═════ Supplied data ═════
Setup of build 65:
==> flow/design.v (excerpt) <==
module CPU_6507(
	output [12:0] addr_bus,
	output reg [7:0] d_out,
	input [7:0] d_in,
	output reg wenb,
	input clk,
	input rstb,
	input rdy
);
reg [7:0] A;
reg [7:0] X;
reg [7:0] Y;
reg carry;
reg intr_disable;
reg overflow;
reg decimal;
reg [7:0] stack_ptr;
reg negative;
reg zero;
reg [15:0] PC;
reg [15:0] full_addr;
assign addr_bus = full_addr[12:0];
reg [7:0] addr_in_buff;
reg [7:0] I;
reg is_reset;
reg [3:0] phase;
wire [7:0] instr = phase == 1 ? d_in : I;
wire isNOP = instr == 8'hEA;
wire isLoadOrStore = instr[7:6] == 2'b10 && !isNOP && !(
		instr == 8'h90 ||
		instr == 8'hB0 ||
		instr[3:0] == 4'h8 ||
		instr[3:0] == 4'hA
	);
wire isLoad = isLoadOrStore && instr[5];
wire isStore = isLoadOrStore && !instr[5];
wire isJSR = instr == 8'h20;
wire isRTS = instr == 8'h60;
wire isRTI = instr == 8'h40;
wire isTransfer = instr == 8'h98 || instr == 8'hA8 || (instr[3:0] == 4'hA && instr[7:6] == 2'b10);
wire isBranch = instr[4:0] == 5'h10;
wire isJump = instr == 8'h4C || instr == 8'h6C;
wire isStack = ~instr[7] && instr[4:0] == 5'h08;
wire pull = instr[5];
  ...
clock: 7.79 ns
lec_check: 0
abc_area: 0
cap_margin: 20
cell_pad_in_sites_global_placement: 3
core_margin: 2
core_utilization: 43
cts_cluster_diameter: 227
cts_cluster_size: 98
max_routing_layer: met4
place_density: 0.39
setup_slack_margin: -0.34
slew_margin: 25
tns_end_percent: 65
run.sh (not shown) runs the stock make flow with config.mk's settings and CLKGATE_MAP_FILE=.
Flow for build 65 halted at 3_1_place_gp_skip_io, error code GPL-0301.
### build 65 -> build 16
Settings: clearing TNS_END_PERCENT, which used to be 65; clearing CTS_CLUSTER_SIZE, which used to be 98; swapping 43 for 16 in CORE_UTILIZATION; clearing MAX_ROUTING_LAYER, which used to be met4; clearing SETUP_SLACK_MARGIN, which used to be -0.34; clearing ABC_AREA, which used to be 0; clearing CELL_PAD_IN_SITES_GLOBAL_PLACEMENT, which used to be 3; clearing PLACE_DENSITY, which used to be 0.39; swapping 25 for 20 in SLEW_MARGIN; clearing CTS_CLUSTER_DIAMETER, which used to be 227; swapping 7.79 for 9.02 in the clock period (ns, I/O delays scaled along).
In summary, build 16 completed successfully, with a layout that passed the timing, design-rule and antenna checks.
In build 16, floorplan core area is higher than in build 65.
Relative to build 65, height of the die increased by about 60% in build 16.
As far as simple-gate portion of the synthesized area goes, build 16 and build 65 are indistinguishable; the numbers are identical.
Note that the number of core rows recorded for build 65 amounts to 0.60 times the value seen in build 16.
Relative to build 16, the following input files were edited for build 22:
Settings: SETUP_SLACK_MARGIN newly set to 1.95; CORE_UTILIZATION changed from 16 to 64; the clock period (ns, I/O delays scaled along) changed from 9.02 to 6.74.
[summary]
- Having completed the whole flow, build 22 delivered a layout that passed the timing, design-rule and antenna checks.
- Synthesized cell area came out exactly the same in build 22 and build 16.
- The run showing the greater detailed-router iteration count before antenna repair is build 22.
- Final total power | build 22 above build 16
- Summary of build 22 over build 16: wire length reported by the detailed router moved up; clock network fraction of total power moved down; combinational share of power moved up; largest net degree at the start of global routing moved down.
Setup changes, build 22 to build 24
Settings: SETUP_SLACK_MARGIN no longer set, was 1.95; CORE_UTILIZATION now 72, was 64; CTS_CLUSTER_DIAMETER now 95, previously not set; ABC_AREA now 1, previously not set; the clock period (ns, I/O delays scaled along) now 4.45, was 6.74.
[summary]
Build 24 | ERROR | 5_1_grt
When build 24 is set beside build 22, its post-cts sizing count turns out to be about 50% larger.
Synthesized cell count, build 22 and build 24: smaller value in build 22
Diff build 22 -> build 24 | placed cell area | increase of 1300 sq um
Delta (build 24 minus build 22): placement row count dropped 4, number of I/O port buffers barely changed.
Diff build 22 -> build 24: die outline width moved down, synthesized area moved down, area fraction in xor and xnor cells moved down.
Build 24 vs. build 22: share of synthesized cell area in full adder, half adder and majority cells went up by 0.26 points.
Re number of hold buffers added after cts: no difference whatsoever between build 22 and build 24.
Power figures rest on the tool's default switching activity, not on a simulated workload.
═════
═════ Supplied data ═════
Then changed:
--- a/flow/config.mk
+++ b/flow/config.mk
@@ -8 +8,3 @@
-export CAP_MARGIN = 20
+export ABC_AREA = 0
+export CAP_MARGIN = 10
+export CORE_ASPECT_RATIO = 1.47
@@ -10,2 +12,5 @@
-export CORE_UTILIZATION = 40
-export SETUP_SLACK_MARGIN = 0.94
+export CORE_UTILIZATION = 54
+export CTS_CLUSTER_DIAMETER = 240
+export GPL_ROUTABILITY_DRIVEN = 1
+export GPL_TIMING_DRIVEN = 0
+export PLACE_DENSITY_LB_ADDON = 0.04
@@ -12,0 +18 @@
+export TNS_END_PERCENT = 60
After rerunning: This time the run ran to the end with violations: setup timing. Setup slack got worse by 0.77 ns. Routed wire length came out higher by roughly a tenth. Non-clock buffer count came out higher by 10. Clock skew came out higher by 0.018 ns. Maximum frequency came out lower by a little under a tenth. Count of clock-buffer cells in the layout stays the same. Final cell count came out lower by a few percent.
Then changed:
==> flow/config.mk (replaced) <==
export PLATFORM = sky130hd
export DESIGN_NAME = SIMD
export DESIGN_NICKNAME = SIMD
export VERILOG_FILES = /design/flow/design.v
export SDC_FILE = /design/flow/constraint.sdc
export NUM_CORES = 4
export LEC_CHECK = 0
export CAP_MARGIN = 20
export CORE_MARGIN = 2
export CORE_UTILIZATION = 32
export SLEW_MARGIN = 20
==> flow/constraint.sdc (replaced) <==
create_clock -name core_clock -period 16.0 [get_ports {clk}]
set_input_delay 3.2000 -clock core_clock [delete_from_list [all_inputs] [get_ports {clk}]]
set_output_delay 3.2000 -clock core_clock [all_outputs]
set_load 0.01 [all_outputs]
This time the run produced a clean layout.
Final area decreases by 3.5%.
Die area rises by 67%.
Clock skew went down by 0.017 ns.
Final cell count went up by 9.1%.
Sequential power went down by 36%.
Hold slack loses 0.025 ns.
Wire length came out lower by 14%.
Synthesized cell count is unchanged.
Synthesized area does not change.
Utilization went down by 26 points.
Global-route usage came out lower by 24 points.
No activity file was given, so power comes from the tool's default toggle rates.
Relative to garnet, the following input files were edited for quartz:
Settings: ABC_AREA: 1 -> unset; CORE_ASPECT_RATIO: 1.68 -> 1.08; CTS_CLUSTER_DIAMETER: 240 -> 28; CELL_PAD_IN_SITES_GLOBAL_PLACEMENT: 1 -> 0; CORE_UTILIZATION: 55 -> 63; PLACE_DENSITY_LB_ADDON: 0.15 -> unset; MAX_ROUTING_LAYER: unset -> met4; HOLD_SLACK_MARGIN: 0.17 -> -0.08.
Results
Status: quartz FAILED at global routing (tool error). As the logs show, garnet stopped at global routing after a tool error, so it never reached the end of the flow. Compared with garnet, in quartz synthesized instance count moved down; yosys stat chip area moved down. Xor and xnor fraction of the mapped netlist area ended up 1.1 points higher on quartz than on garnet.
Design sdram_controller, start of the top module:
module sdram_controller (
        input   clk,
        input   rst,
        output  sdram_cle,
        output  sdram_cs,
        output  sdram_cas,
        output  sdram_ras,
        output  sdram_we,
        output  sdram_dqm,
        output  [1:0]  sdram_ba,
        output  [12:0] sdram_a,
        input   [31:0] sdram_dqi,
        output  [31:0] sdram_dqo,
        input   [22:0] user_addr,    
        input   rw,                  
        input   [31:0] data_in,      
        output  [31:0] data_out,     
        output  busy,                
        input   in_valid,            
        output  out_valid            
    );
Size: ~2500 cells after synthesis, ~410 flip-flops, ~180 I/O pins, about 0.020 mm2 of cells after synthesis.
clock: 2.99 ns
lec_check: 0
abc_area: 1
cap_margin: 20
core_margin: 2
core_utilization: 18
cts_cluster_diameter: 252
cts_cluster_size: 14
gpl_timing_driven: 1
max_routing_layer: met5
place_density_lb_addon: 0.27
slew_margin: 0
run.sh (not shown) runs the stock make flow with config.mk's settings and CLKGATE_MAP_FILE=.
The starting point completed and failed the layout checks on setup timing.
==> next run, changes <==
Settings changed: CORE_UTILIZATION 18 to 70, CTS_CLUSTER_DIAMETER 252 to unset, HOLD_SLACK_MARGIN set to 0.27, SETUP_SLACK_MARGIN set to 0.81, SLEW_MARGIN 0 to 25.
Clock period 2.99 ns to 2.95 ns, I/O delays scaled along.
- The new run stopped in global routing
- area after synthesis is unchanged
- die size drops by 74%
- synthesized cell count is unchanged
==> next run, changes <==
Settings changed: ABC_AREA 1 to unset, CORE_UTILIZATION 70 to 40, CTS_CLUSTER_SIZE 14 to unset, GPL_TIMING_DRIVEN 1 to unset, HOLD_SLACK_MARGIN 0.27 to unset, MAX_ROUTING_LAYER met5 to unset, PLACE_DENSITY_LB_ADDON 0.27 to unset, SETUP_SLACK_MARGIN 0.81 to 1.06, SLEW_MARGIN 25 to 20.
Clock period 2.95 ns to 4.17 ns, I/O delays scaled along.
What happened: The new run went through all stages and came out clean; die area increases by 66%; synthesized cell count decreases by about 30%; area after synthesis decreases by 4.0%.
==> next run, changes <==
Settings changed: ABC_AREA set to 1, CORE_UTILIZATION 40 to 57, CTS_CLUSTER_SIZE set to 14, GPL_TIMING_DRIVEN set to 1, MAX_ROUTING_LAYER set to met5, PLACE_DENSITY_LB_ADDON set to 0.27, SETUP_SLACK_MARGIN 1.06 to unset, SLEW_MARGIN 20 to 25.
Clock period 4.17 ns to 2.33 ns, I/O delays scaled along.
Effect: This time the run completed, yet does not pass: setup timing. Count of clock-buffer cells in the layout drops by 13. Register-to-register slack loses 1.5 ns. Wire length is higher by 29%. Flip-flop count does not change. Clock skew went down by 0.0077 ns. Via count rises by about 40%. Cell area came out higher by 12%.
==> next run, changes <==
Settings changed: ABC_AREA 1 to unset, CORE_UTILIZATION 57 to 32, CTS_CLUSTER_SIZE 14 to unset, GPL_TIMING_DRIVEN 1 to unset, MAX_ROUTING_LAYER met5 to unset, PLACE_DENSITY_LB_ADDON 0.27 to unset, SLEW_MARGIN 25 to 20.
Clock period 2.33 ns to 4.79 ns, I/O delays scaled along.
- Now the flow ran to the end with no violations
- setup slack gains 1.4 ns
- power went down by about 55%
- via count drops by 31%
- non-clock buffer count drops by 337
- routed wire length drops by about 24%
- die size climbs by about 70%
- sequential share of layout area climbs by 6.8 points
═════
**Task directions:** Some of the data mentions "replaced". Copy every line where it does.

**Response area:**
==> flow/config.mk (replaced) <==
==> flow/constraint.sdc (replaced) <==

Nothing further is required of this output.